As I was growing up in a family of eight children, with a hardworking dad and a stay at home mom, I just assumed I would follow in her footsteps. If I wasn’t called to be a nun, then I would care for my children at home. In my mind, these were the only two options. I had no desire to pursue higher education, nor did I see the need for it. But, as God often does, He turned my plans upside down. 

I ended up living both of these vocations for a time before settling into what God had in mind for me. I fought so hard against going into debt to continue my studies, yet I did it. I held on so tightly to the traditional family roles that I tried not to disrupt them, yet I did. And the only reason that I did was to follow His plan for my life. 

As I write, I am sitting in my home office staring out the window at a bright blue sky, wishing I could break free. I have only been at home two weeks, caring for my husband as he recovers from surgery, and caring for all of my children besides, and I already want to go back to work.
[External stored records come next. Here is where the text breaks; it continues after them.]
==> src/hdl/drs_pkg.sv <==
// ----------------------------------------------------------------------------
// drs_pkg
// Shared types and constants for the DAC ramp stepper.
// ----------------------------------------------------------------------------
package drs_pkg;

  localparam int STEP_BITS = 20;
  localparam int DIR_BITS  = 2;
  localparam int CFG_BITS  = 20;
  localparam int HALF_BITS = 16;
  localparam int FRAME_BITS = 32;
  localparam int FRAME_SHIFT = 4;
  localparam logic [FRAME_BITS-1:0] FRAME_WRITE_CMD = 32'h0100_0000;

  typedef enum logic [DIR_BITS-1:0] {
    DIR_UP    = 2'd0,
    DIR_DOWN  = 2'd1,
    DIR_CYCLE = 2'd2
  } dir_t;

  typedef enum logic {
    OP_TICK = 1'b0,
    OP_LOAD = 1'b1
  } op_t;

  typedef enum logic {
    REG_RAMP_MODE = 1'b0,
    REG_STEP_SIZE = 1'b1
  } reg_index_t;

  typedef struct packed {
    dir_t                 ramp_mode;
    logic [STEP_BITS-1:0] step_size;
  } drs_cfg_t;

endpackage

==> src/hdl/drs_in_if.sv <==
// ----------------------------------------------------------------------------
// drs_in_if
// Item channel into the ramp stepper: valid/ready with operation and load code.
// ----------------------------------------------------------------------------
interface drs_in_if #(
  parameter int CODE_BITS = 20
);
  logic                 valid;
  logic                 ready;
  logic                 operation;
  logic [CODE_BITS-1:0] load_value;

  modport source (output valid, output operation, output load_value, input ready);
  modport sink (input valid, input operation, input load_value, output ready);
endinterface

==> src/hdl/drs_out_if.sv <==
// ----------------------------------------------------------------------------
// drs_out_if
// Result channel of the ramp stepper: valid/ready with the sent frame and code.
// ----------------------------------------------------------------------------
interface drs_out_if #(
  parameter int CODE_BITS = 20
);
  logic                 valid;
  logic                 ready;
  logic                 frame_sent;
  logic [15:0]          sent_high_half;
  logic [15:0]          sent_low_half;
  logic [CODE_BITS-1:0] code_now;
  logic                 stop_ramp;

  modport source (
    output valid, output frame_sent, output sent_high_half, output sent_low_half,
    output code_now, output stop_ramp, input ready
  );
  modport sink (
    input valid, input frame_sent, input sent_high_half, input sent_low_half,
    input code_now, input stop_ramp, output ready
  );
endinterface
There is a restlessness, a boredom, a need for a change from the ordinary, a rest from the noise. “And you wanted to be a stay at home mom!” my husband chuckles. We know now that it would have made all of us miserable. 
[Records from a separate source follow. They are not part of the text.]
**config.mk**
```make
export PLATFORM = sky130hd
export DESIGN_NAME = utf8_stream_sanitizer
export DESIGN_NICKNAME = d
export VERILOG_FILES = /design/src/hw/rtl/uss_pkg.sv /design/src/hw/rtl/uss_front.sv /design/src/hw/rtl/uss_emit.sv /design/src/hw/rtl/utf8_stream_sanitizer.sv
export VERILOG_INCLUDE_DIRS = /design/src /design/src/hw/rtl
export SDC_FILE = /design/constraint.sdc
export NUM_CORES = 1
export LEC_CHECK = 0
export ABC_AREA = 1
export BUFFER_PORTS_ARGS = -buffer_cell sky130_fd_sc_hd__buf_2
export CORE_MARGIN = 1.5
export CORE_UTILIZATION = 45
export DETAILED_ROUTE_END_ITERATION = 7
export PLACE_DENSITY_LB_ADDON = 0.2
export SLEW_MARGIN = 10
export SYNTH_ARGS = -nofsm -noshare
export SYNTH_HDL_FRONTEND = slang
export SYNTH_SLANG_ARGS = --single-unit
```
**constraint.sdc**
```tcl
create_clock -name clk -period 4.51 [get_ports clk]
set_input_delay 0.451 -clock clk [delete_from_list [all_inputs] [get_ports clk]]
set_output_delay 0.451 -clock clk [all_outputs]
set_load 0.005 [all_outputs]
```
**src/hw/rtl/assert_macros.svh**
```systemverilog
// Assertion helpers shared by the RTL modules.
`ifndef ASSERT_MACROS_SVH
`define ASSERT_MACROS_SVH

// Checked at every clock edge, switched off while reset is asserted.
`define ASSERT_CLK(lbl, clk, rst_n, prop, msg) \
	lbl: assert property (@(posedge clk) disable iff (!rst_n) prop) else $error(msg);

// Checked at every clock edge, reset included.
`define ASSERT_ALWAYS(lbl, clk, prop, msg) \
	lbl: assert property (@(posedge clk) prop) else $error(msg);

`endif

```
**src/hw/rtl/uss_pkg.sv**
```systemverilog
// ----------------------------------------------------------------------------
// uss_pkg
// Types, constants and helpers of the UTF-8 stream sanitizer.
// ----------------------------------------------------------------------------
package uss_pkg;

	localparam logic [7:0] ASCII_MAX   = 8'h7F;
	localparam logic [7:0] CONT_LO     = 8'h80;
	localparam logic [7:0] CONT_HI     = 8'hBF;
	localparam logic [7:0] LEAD2_LO    = 8'hC2;
	localparam logic [7:0] LEAD2_HI    = 8'hDF;
	localparam logic [7:0] LEAD3_LO    = 8'hE0;
	localparam logic [7:0] LEAD3_HI    = 8'hEF;
	localparam logic [7:0] LEAD4_LO    = 8'hF0;
	localparam logic [7:0] LEAD4_HI    = 8'hF4;

	// Replacement text: backslash u f f f d.
	localparam logic [7:0] CH_BSLASH   = 8'h5C;
	localparam logic [7:0] CH_U        = 8'h75;
	localparam logic [7:0] CH_F        = 8'h66;
	localparam logic [7:0] CH_D        = 8'h64;
	localparam int         REPL_LEN    = 6;
	localparam logic [2:0] REPL_LAST   = 3'(REPL_LEN - 1);

	typedef struct packed {
		logic [7:0] in_byte;
		logic       string_end;
	} uss_in_t;

	typedef struct packed {
		logic [7:0] out_byte;
		logic       run_last;
		logic       string_done;
		logic       all_valid;
	} uss_out_t;

	// Output work caused by one input item: rep_n replacement texts, then
	// lit_n literal bytes taken from lit in order.
	typedef struct packed {
		logic [2:0]      rep_n;
		logic [2:0]      lit_n;
		logic [3:0][7:0] lit;
		logic            last;
		logic            valid_all;
	} uss_job_t;

	function automatic logic [7:0] repl_char(input logic [2:0] idx);
		logic [7:0] c;
		case (idx)
			3'd0:    c = CH_BSLASH;
			3'd1:    c = CH_U;
			3'd2:    c = CH_F;
			3'd3:    c = CH_F;
			3'd4:    c = CH_F;
			3'd5:    c = CH_D;
			default: c = CH_D;
		endcase
		return c;
	endfunction

	// Sequence length announced by a lead byte, 0 when it is no valid lead.
	function automatic logic [2:0] lead_len(input logic [7:0] b);
		logic [2:0] n;
		if (b >= LEAD2_LO && b <= LEAD2_HI) begin
			n = 3'd2;
		end else if (b >= LEAD3_LO && b <= LEAD3_HI) begin
			n = 3'd3;
		end else if (b >= LEAD4_LO && b <= LEAD4_HI) begin
			n = 3'd4;
		end else begin
			n = 3'd0;
		end
		return n;
	endfunction

endpackage

```
**src/hw/rtl/uss_front.sv**
```systemverilog
// ----------------------------------------------------------------------------
// uss_front
// Sequence tracker: holds an open UTF-8 sequence and turns each item into
// the output work that it causes.
// ----------------------------------------------------------------------------
`include "assert_macros.svh"

module uss_front (
	input  logic              clk,
	input  logic              arst_n,
	input  logic              take,
	input  uss_pkg::uss_in_t  item,
	output uss_pkg::uss_job_t job
);
	import uss_pkg::*;

	logic [2:0][7:0] held_q, held_d;
	logic [1:0]      held_cnt_q, held_cnt_d;
	logic [2:0]      need_q, need_d;
	logic            invalid_q, invalid_d;

	logic [7:0] b;
	logic       last;
	logic       is_cont;
	logic [2:0] len;
	logic [2:0] rep_base;
	logic       fresh;

	assign b       = item.in_byte;
	assign last    = item.string_end;
	assign is_cont = (b >= CONT_LO) && (b <= CONT_HI);
	assign len     = lead_len(b);

	always_comb begin
		held_d     = held_q;
		held_cnt_d = held_cnt_q;
		need_d     = need_q;
		job.rep_n  = 3'd0;
		job.lit_n  = 3'd0;
		job.last   = last;
		rep_base   = 3'd0;
		fresh      = 1'b0;
		for (int i = 0; i < 3; i++) begin
			job.lit[i] = (2'(i) == held_cnt_q) ? b : held_q[i];
		end
		job.lit[3] = b;

		if (held_cnt_q != 2'd0) begin
			if (is_cont) begin
				if (({1'b0, held_cnt_q} + 3'd1) >= need_q) begin
					job.lit_n  = {1'b0, held_cnt_q} + 3'd1;
					held_cnt_d = 2'd0;
					need_d     = 3'd0;
				end else if (last) begin
					job.rep_n  = {1'b0, held_cnt_q} + 3'd1;
					held_cnt_d = 2'd0;
					need_d     = 3'd0;
				end else begin
					held_d[held_cnt_q] = b;
					held_cnt_d         = held_cnt_q + 2'd1;
				end
			end else begin
				// Broken sequence: replace what is held, then start over on b.
				rep_base   = {1'b0, held_cnt_q};
				held_cnt_d = 2'd0;
				need_d     = 3'd0;
				fresh      = 1'b1;
			end
		end else begin
			fresh = 1'b1;
		end

		if (fresh) begin
			job.rep_n = rep_base;
			if (b <= ASCII_MAX) begin
				job.lit[0] = b;
				job.lit_n  = 3'd1;
			end else if (len == 3'd0 || last) begin
				job.rep_n = rep_base + 3'd1;
			end else begin
				held_d[0]  = b;
				held_cnt_d = 2'd1;
				need_d     = len;
			end
		end

		job.valid_all = !(invalid_q || (job.rep_n != 3'd0));
		invalid_d     = !job.valid_all;
		if (last) begin
			held_cnt_d = 2'd0;
			need_d     = 3'd0;
			invalid_d  = 1'b0;
		end
	end

	always_ff @(posedge clk or negedge arst_n) begin
		if (!arst_n) begin
			held_q     <= '0;
			held_cnt_q <= 2'd0;
			need_q     <= 3'd0;
			invalid_q  <= 1'b0;
		end else if (take) begin
			held_q     <= held_d;
			held_cnt_q <= held_cnt_d;
			need_q     <= need_d;
			invalid_q  <= invalid_d;
		end
	end

	// An open sequence always still lacks at least one byte.
	`ASSERT_ALWAYS(a_open_seq_short, clk,
		(held_cnt_q != 2'd0) |-> (need_q > {1'b0, held_cnt_q} && need_q <= 3'd4),
		"open sequence length out of range")

endmodule

```
**src/hw/rtl/uss_emit.sv**
```systemverilog
// ----------------------------------------------------------------------------
// uss_emit
// Output sequencer: walks one job's replacement texts and literal bytes,
// one byte per cycle unless out_ready stalls the output, into the output register.
// ----------------------------------------------------------------------------
`include "assert_macros.svh"

module uss_emit (
	input  logic               clk,
	input  logic               arst_n,
	input  logic               load_valid,
	input  uss_pkg::uss_job_t  load_job,
	output logic               load_ready,
	output logic               out_valid,
	input  logic               out_ready,
	output uss_pkg::uss_out_t  out_data
);
	import uss_pkg::*;

	uss_job_t   job_s1;
	logic       job_valid_s1;
	logic [2:0] rep_q;
	logic [2:0] chr_q;
	logic [2:0] lit_q;
	uss_out_t   out_q;
	logic       out_valid_q;

	logic       adv;
	logic       in_rep;
	logic       is_end;
	logic       load;
	logic [7:0] cur_byte;

	assign in_rep   = rep_q < job_s1.rep_n;
	assign cur_byte = in_rep ? repl_char(chr_q) : job_s1.lit[lit_q[1:0]];
	assign is_end   = in_rep ?
		((rep_q == job_s1.rep_n - 3'd1) && (chr_q == REPL_LAST) && (job_s1.lit_n == 3'd0)) :
		(lit_q == job_s1.lit_n - 3'd1);
	assign adv        = job_valid_s1 && (!out_valid_q || out_ready);
	assign load_ready = !job_valid_s1 || (adv && is_end);
	// An item that only extends a held sequence produces nothing.
	assign load       = load_valid && load_ready &&
		((load_job.rep_n != 3'd0) || (load_job.lit_n != 3'd0));

	always_ff @(posedge clk or negedge arst_n) begin
		if (!arst_n) begin
			job_valid_s1 <= 1'b0;
			rep_q        <= 3'd0;
			chr_q        <= 3'd0;
			lit_q        <= 3'd0;
			out_valid_q  <= 1'b0;
		end else begin
			if (load) begin
				job_valid_s1 <= 1'b1;
			end else if (adv && is_end) begin
				job_valid_s1 <= 1'b0;
			end
			if (adv) begin
				if (is_end) begin
					rep_q <= 3'd0;
					chr_q <= 3'd0;
					lit_q <= 3'd0;
				end else if (in_rep) begin
					if (chr_q == REPL_LAST) begin
						chr_q <= 3'd0;
						rep_q <= rep_q + 3'd1;
					end else begin
						chr_q <= chr_q + 3'd1;
					end
				end else begin
					lit_q <= lit_q + 3'd1;
				end
			end
			if (adv) begin
				out_valid_q <= 1'b1;
			end else if (out_ready) begin
				out_valid_q <= 1'b0;
			end
		end
	end

	always_ff @(posedge clk) begin
		if (load) begin
			job_s1 <= load_job;
		end
		if (adv) begin
			out_q.out_byte    <= cur_byte;
			out_q.run_last    <= is_end;
			out_q.string_done <= is_end && job_s1.last;
			out_q.all_valid   <= is_end && job_s1.last && job_s1.valid_all;
		end
	end

	assign out_valid = out_valid_q;
	assign out_data  = out_q;

	`ASSERT_CLK(a_chr_range, clk, arst_n, chr_q <= REPL_LAST,
		"replacement character index out of range")
	`ASSERT_CLK(a_rep_bound, clk, arst_n,
		job_valid_s1 |-> (rep_q <= job_s1.rep_n && lit_q < 3'd4),
		"job counters ran past the job")
	`ASSERT_CLK(a_job_hold, clk, arst_n,
		(job_valid_s1 && !adv) |=> (job_valid_s1 && $stable(job_s1) && $stable(rep_q)
			&& $stable(chr_q) && $stable(lit_q)),
		"stalled job changed")

endmodule

```
**src/hw/rtl/utf8_stream_sanitizer.sv**
```systemverilog
// ----------------------------------------------------------------------------
// utf8_stream_sanitizer
// Passes a byte string through, replacing each non-ASCII byte outside a whole
// C2..F4 lead + 80..BF continuation sequence by the six characters \ufffd.
// ----------------------------------------------------------------------------
//  channel | handshake           | payload
//  --------+---------------------+------------------------------------------
//  in      | in_valid, in_ready  | in_data:  in_byte, string_end
//  out     | out_valid, out_ready| out_data: out_byte, run_last, string_done,
//          |                     |           all_valid
//
// One output byte leaves per cycle unless out_ready stalls it. An item that
// releases bytes holds the input in the sequencer until its last byte is
// sent; plain ASCII flows at one item per cycle without stalls, and a
// replaced byte yields six characters. An item that only extends a held
// sequence is taken with no output. Reset clears the sequence tracker and
// both valid flags; there is no clearing pass. While a job is in the
// sequencer, in_ready falls in the same cycle as out_ready when the output
// register is full; an empty sequencer takes one item whatever out_ready is.
module utf8_stream_sanitizer (
	input  logic              clk,
	input  logic              arst_n,
	input  logic              in_valid,
	output logic              in_ready,
	input  uss_pkg::uss_in_t  in_data,
	output logic              out_valid,
	input  logic              out_ready,
	output uss_pkg::uss_out_t out_data
);
	import uss_pkg::*;

	uss_job_t job;
	logic     take;

	assign take = in_valid && in_ready;

	uss_front u_front (
		.clk    (clk),
		.arst_n (arst_n),
		.take   (take),
		.item   (in_data),
		.job    (job)
	);

	uss_emit u_emit (
		.clk        (clk),
		.arst_n     (arst_n),
		.load_valid (in_valid),
		.load_job   (job),
		.load_ready (in_ready),
		.out_valid  (out_valid),
		.out_ready  (out_ready),
		.out_data   (out_data)
	);

endmodule
```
What is it that you wish to break free from? Is it your tendency to sin? Your mundane daily life? Your addictions? Your racing thoughts? The walls you put up to prevent you from intimacy with our Lord? What is stopping you from allowing those walls to crumble? 
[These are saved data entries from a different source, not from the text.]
## config.mk

```make
export PLATFORM = sky130hd
export DESIGN_NAME = hamming_secded_codec_flat
export DESIGN_NICKNAME = d
export VERILOG_FILES = /design/src/design/hsc_pkg.sv /design/src/design/hsc_in_if.sv /design/src/design/hsc_out_if.sv /design/src/design/hamming_secded_codec.sv /design/src/flat_wrapper.sv
export SDC_FILE = /design/constraint.sdc
export NUM_CORES = 1
export LEC_CHECK = 0
export BUFFER_PORTS_ARGS = -buffer_cell sky130_fd_sc_hd__buf_2
export CAP_MARGIN = 20
export CORE_ASPECT_RATIO = 1.5
export CORE_MARGIN = 3
export CORE_UTILIZATION = 61
export DETAILED_ROUTE_END_ITERATION = 7
export GPL_TIMING_DRIVEN = 0
export PLACE_DENSITY_LB_ADDON = 0.25
export SLEW_MARGIN = 20
export SYNTH_ARGS = -nofsm -noshare
export SYNTH_HDL_FRONTEND = slang
export SYNTH_SLANG_ARGS = --single-unit
```

## constraint.sdc

```tcl
create_clock -name i_clk -period 6.5 [get_ports i_clk]
set_input_delay 0.325 -clock i_clk [delete_from_list [all_inputs] [get_ports i_clk]]
set_output_delay 0.325 -clock i_clk [all_outputs]
set_load 0.05 [all_outputs]
```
In today’s Gospel, Herod the tetrarch wished he could eat his words. He wished he could roll back time and not have sworn so openly to give the daughter of his mistress whatever she wanted. He wanted to break free from his oath, yet his cowardice prevented him from doing so, and the result was deadly. 

When we fail to seek ways to break free from the chains that enslave us, we suffer a type of spiritual death. We cannot live the fullness of life that God has in mind for us. We can not taste the depth of the love that He has for us. 

Allow God to untie your knots today, to cut loose that which binds you. Welcome His unfathomable love into your heart and hear Him speak to you, “I, the Lord, am your God” (first reading).